-- About this exercise --
Of all the lines below, return only those starting with the line holding "after detailed placement,-0.252,0.468,270,2.51" and going on through the line holding "[report_power, final]", exactly as written.

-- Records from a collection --
__________

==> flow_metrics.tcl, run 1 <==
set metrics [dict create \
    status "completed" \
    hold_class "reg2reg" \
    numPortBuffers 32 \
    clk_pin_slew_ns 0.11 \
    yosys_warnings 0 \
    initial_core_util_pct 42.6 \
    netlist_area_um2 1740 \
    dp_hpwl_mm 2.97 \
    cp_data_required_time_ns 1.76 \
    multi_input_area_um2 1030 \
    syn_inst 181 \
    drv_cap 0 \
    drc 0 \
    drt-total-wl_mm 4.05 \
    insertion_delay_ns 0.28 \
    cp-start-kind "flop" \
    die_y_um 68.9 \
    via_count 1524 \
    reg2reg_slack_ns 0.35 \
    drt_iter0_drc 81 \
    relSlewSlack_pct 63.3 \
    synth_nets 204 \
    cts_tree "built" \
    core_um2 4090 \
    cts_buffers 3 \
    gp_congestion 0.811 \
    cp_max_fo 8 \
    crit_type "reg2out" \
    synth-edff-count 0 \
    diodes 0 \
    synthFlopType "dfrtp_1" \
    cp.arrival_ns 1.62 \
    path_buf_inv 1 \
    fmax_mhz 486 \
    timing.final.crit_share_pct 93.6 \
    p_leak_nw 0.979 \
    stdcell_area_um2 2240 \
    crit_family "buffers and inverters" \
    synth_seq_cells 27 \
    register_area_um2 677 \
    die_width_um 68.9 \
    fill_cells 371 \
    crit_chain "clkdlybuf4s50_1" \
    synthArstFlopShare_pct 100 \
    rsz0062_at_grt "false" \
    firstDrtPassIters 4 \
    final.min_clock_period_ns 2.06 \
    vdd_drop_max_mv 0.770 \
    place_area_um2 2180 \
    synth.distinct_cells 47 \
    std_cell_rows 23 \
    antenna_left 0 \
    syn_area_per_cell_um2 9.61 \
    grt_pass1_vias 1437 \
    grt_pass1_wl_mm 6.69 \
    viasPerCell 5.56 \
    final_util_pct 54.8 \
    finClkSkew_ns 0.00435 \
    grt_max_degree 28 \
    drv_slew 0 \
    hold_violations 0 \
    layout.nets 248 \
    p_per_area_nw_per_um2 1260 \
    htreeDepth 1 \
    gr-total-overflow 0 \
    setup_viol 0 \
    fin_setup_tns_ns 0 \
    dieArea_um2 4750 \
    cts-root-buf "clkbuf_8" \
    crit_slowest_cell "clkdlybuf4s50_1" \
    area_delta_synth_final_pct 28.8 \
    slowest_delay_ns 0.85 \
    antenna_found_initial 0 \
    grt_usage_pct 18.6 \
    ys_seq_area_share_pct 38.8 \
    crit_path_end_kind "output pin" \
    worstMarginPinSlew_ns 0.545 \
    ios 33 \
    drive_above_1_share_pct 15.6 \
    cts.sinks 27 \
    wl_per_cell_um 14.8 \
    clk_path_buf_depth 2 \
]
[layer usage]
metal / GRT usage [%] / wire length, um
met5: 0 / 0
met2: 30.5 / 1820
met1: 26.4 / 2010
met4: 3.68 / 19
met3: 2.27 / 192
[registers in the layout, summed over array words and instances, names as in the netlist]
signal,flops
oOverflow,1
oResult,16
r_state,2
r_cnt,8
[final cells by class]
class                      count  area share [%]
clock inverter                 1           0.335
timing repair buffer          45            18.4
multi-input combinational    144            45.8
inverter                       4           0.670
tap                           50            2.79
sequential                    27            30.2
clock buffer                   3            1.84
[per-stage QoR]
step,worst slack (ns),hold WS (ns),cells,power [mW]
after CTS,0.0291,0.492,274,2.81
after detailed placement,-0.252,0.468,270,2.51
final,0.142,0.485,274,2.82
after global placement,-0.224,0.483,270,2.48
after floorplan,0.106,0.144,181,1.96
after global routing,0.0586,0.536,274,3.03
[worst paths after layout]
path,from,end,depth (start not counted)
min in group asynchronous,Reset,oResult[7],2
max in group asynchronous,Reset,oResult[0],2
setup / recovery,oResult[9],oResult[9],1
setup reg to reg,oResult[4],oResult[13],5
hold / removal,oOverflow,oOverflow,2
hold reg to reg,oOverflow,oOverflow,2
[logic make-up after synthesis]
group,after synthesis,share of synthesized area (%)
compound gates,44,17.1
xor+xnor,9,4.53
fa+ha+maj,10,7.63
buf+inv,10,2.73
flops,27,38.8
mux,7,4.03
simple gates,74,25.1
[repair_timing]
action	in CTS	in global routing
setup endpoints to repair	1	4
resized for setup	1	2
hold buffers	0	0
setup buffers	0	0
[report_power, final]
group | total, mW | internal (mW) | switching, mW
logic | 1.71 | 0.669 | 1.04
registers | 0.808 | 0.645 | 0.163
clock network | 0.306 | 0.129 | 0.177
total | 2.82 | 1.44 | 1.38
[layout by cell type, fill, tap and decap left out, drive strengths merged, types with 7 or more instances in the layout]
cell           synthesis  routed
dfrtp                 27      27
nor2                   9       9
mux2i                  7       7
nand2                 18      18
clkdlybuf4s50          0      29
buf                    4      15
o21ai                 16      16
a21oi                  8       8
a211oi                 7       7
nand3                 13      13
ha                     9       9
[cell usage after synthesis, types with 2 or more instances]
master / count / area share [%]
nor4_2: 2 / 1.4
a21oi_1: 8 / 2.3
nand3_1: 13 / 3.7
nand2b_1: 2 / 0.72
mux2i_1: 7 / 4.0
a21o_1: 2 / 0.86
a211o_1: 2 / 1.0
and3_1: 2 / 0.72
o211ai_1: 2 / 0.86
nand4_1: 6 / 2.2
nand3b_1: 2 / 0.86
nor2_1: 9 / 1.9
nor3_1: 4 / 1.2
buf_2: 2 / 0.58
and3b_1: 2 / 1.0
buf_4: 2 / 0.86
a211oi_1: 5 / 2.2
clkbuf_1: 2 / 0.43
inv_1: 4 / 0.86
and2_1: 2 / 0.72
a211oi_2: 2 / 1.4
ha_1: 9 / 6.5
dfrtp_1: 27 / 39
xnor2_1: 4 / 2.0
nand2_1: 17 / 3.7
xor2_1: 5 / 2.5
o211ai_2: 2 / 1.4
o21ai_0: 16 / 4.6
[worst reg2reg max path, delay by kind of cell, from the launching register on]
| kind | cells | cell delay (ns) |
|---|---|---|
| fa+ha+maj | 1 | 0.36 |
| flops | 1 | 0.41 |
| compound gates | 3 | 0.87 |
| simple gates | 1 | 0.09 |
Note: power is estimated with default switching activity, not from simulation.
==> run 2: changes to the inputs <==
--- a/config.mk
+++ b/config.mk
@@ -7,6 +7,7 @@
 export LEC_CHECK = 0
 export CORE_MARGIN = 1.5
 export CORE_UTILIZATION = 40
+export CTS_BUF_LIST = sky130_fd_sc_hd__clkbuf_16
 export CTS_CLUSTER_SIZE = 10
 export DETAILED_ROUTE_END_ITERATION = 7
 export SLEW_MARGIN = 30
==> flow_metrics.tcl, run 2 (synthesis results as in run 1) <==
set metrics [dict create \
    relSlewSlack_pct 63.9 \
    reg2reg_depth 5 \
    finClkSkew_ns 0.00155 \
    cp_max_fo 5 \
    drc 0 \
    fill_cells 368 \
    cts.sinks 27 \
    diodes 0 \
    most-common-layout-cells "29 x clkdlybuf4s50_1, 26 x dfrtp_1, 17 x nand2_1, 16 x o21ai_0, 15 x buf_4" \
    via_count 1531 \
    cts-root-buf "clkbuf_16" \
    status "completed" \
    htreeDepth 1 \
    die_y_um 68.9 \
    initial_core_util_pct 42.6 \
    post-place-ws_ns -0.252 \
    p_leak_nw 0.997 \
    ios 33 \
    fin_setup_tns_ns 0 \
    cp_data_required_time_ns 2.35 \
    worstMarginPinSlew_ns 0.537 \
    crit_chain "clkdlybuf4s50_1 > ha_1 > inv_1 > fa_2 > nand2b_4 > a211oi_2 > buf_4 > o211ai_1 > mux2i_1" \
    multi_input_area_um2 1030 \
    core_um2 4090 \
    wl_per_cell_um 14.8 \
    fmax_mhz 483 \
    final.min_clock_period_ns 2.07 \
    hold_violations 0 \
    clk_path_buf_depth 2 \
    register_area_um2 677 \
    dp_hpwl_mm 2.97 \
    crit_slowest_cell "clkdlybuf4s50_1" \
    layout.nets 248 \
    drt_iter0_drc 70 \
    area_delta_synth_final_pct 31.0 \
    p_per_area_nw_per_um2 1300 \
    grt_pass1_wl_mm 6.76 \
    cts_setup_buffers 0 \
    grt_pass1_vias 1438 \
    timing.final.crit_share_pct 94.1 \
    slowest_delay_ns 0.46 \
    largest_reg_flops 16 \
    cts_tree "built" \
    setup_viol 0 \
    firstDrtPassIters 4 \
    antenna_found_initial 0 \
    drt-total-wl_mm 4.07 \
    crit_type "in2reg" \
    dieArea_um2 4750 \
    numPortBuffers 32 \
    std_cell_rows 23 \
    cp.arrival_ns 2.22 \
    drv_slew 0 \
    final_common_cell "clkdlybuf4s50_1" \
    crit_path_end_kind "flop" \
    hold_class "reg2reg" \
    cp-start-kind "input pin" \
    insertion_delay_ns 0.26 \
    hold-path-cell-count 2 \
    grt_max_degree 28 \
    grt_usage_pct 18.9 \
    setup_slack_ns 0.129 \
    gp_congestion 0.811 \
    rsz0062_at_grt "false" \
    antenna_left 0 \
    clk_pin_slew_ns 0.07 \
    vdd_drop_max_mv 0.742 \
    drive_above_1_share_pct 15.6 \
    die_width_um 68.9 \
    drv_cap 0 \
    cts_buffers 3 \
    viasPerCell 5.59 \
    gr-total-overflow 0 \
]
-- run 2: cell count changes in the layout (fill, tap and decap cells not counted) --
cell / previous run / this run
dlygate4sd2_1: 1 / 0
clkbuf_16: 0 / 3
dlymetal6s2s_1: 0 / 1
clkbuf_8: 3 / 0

__________

-- Task output --
after detailed placement,-0.252,0.468,270,2.51
final,0.142,0.485,274,2.82
after global placement,-0.224,0.483,270,2.48
after floorplan,0.106,0.144,181,1.96
after global routing,0.0586,0.536,274,3.03
[worst paths after layout]
path,from,end,depth (start not counted)
min in group asynchronous,Reset,oResult[7],2
max in group asynchronous,Reset,oResult[0],2
setup / recovery,oResult[9],oResult[9],1
setup reg to reg,oResult[4],oResult[13],5
hold / removal,oOverflow,oOverflow,2
hold reg to reg,oOverflow,oOverflow,2
[logic make-up after synthesis]
group,after synthesis,share of synthesized area (%)
compound gates,44,17.1
xor+xnor,9,4.53
fa+ha+maj,10,7.63
buf+inv,10,2.73
flops,27,38.8
mux,7,4.03
simple gates,74,25.1
[repair_timing]
action	in CTS	in global routing
setup endpoints to repair	1	4
resized for setup	1	2
hold buffers	0	0
setup buffers	0	0
[report_power, final]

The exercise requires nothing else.